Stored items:
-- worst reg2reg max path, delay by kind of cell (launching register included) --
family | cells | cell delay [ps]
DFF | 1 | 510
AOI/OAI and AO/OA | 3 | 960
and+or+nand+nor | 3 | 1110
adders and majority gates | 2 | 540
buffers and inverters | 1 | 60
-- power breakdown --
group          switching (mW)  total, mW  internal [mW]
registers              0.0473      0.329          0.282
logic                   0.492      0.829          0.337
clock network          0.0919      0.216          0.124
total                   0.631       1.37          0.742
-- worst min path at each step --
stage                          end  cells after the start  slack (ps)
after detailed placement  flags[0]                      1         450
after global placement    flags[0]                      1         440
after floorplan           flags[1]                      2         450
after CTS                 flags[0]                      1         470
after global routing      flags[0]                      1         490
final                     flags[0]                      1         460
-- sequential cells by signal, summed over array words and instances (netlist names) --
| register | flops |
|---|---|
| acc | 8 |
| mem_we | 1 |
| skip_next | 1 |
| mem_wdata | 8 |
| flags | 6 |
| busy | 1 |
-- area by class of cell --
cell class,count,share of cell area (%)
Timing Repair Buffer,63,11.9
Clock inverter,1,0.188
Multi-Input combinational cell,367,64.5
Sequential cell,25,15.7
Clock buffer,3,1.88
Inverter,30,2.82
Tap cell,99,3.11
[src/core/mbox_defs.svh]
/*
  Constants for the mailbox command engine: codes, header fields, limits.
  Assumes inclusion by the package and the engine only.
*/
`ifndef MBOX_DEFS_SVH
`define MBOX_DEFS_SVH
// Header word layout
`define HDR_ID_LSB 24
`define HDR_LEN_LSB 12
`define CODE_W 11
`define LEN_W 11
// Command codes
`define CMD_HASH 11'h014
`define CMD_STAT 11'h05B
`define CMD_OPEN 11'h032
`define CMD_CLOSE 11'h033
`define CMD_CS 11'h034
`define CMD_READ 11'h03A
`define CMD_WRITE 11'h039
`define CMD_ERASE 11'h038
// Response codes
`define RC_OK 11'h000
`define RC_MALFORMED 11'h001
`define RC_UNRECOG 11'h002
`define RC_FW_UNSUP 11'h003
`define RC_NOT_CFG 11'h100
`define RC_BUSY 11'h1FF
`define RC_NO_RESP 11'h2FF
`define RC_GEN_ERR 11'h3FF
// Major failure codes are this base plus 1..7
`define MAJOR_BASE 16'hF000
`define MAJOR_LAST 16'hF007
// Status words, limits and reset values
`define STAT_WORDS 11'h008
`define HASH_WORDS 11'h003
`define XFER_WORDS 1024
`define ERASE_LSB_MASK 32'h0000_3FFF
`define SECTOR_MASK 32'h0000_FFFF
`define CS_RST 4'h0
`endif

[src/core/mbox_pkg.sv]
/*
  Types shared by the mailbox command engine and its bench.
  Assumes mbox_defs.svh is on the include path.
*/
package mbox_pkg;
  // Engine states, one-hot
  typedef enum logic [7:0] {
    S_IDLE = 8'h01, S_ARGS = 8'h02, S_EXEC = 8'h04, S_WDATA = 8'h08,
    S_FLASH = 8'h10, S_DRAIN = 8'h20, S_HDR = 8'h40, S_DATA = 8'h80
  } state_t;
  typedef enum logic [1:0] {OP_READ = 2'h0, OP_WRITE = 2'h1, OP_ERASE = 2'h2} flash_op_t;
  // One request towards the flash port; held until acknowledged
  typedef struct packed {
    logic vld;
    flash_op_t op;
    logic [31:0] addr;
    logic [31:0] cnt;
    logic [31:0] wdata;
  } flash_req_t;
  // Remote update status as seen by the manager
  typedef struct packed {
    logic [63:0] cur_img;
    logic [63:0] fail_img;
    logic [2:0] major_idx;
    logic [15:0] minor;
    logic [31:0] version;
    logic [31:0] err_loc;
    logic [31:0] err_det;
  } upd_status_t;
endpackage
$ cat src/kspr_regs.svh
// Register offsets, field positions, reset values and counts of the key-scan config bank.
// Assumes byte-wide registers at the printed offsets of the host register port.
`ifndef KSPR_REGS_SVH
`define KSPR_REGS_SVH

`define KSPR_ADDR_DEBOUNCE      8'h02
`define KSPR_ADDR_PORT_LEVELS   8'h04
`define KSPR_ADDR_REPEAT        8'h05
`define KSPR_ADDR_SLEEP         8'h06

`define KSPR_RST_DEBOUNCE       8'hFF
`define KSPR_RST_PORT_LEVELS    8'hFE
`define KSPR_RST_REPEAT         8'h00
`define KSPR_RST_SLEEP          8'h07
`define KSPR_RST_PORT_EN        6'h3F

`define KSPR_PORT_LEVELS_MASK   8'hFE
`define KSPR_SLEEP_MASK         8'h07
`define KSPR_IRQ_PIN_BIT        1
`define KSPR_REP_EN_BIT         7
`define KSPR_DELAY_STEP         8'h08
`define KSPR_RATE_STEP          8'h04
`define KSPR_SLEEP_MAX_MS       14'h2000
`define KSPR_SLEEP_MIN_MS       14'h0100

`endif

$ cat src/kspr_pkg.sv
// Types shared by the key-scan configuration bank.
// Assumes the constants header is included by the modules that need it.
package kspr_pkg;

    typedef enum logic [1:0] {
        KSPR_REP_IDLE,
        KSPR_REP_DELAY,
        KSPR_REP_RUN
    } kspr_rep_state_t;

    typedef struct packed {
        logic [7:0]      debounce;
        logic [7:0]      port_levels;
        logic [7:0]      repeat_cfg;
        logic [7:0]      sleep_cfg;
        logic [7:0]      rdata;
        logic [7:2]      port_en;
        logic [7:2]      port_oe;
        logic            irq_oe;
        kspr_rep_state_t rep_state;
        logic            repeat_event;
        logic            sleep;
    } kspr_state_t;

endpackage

## DIRECTIONS
Write out the records again so that each line matches the original exactly.

## WRITTEN ANSWER
-- worst reg2reg max path, delay by kind of cell (launching register included) --
family | cells | cell delay [ps]
DFF | 1 | 510
AOI/OAI and AO/OA | 3 | 960
and+or+nand+nor | 3 | 1110
adders and majority gates | 2 | 540
buffers and inverters | 1 | 60
-- power breakdown --
group          switching (mW)  total, mW  internal [mW]
registers              0.0473      0.329          0.282
logic                   0.492      0.829          0.337
clock network          0.0919      0.216          0.124
total                   0.631       1.37          0.742
-- worst min path at each step --
stage                          end  cells after the start  slack (ps)
after detailed placement  flags[0]                      1         450
after global placement    flags[0]                      1         440
after floorplan           flags[1]                      2         450
after CTS                 flags[0]                      1         470
after global routing      flags[0]                      1         490
final                     flags[0]                      1         460
-- sequential cells by signal, summed over array words and instances (netlist names) --
| register | flops |
|---|---|
| acc | 8 |
| mem_we | 1 |
| skip_next | 1 |
| mem_wdata | 8 |
| flags | 6 |
| busy | 1 |
-- area by class of cell --
cell class,count,share of cell area (%)
Timing Repair Buffer,63,11.9
Clock inverter,1,0.188
Multi-Input combinational cell,367,64.5
Sequential cell,25,15.7
Clock buffer,3,1.88
Inverter,30,2.82
Tap cell,99,3.11
[src/core/mbox_defs.svh]
/*
  Constants for the mailbox command engine: codes, header fields, limits.
  Assumes inclusion by the package and the engine only.
*/
`ifndef MBOX_DEFS_SVH
`define MBOX_DEFS_SVH
// Header word layout
`define HDR_ID_LSB 24
`define HDR_LEN_LSB 12
`define CODE_W 11
`define LEN_W 11
// Command codes
`define CMD_HASH 11'h014
`define CMD_STAT 11'h05B
`define CMD_OPEN 11'h032
`define CMD_CLOSE 11'h033
`define CMD_CS 11'h034
`define CMD_READ 11'h03A
`define CMD_WRITE 11'h039
`define CMD_ERASE 11'h038
// Response codes
`define RC_OK 11'h000
`define RC_MALFORMED 11'h001
`define RC_UNRECOG 11'h002
`define RC_FW_UNSUP 11'h003
`define RC_NOT_CFG 11'h100
`define RC_BUSY 11'h1FF
`define RC_NO_RESP 11'h2FF
`define RC_GEN_ERR 11'h3FF
// Major failure codes are this base plus 1..7
`define MAJOR_BASE 16'hF000
`define MAJOR_LAST 16'hF007
// Status words, limits and reset values
`define STAT_WORDS 11'h008
`define HASH_WORDS 11'h003
`define XFER_WORDS 1024
`define ERASE_LSB_MASK 32'h0000_3FFF
`define SECTOR_MASK 32'h0000_FFFF
`define CS_RST 4'h0
`endif

[src/core/mbox_pkg.sv]
/*
  Types shared by the mailbox command engine and its bench.
  Assumes mbox_defs.svh is on the include path.
*/
package mbox_pkg;
  // Engine states, one-hot
  typedef enum logic [7:0] {
    S_IDLE = 8'h01, S_ARGS = 8'h02, S_EXEC = 8'h04, S_WDATA = 8'h08,
    S_FLASH = 8'h10, S_DRAIN = 8'h20, S_HDR = 8'h40, S_DATA = 8'h80
  } state_t;
  typedef enum logic [1:0] {OP_READ = 2'h0, OP_WRITE = 2'h1, OP_ERASE = 2'h2} flash_op_t;
  // One request towards the flash port; held until acknowledged
  typedef struct packed {
    logic vld;
    flash_op_t op;
    logic [31:0] addr;
    logic [31:0] cnt;
    logic [31:0] wdata;
  } flash_req_t;
  // Remote update status as seen by the manager
  typedef struct packed {
    logic [63:0] cur_img;
    logic [63:0] fail_img;
    logic [2:0] major_idx;
    logic [15:0] minor;
    logic [31:0] version;
    logic [31:0] err_loc;
    logic [31:0] err_det;
  } upd_status_t;
endpackage
$ cat src/kspr_regs.svh
// Register offsets, field positions, reset values and counts of the key-scan config bank.
// Assumes byte-wide registers at the printed offsets of the host register port.
`ifndef KSPR_REGS_SVH
`define KSPR_REGS_SVH

`define KSPR_ADDR_DEBOUNCE      8'h02
`define KSPR_ADDR_PORT_LEVELS   8'h04
`define KSPR_ADDR_REPEAT        8'h05
`define KSPR_ADDR_SLEEP         8'h06

`define KSPR_RST_DEBOUNCE       8'hFF
`define KSPR_RST_PORT_LEVELS    8'hFE
`define KSPR_RST_REPEAT         8'h00
`define KSPR_RST_SLEEP          8'h07
`define KSPR_RST_PORT_EN        6'h3F

`define KSPR_PORT_LEVELS_MASK   8'hFE
`define KSPR_SLEEP_MASK         8'h07
`define KSPR_IRQ_PIN_BIT        1
`define KSPR_REP_EN_BIT         7
`define KSPR_DELAY_STEP         8'h08
`define KSPR_RATE_STEP          8'h04
`define KSPR_SLEEP_MAX_MS       14'h2000
`define KSPR_SLEEP_MIN_MS       14'h0100

`endif

$ cat src/kspr_pkg.sv
// Types shared by the key-scan configuration bank.
// Assumes the constants header is included by the modules that need it.
package kspr_pkg;

    typedef enum logic [1:0] {
        KSPR_REP_IDLE,
        KSPR_REP_DELAY,
        KSPR_REP_RUN
    } kspr_rep_state_t;

    typedef struct packed {
        logic [7:0]      debounce;
        logic [7:0]      port_levels;
        logic [7:0]      repeat_cfg;
        logic [7:0]      sleep_cfg;
        logic [7:0]      rdata;
        logic [7:2]      port_en;
        logic [7:2]      port_oe;
        logic            irq_oe;
        kspr_rep_state_t rep_state;
        logic            repeat_event;
        logic            sleep;
    } kspr_state_t;

endpackage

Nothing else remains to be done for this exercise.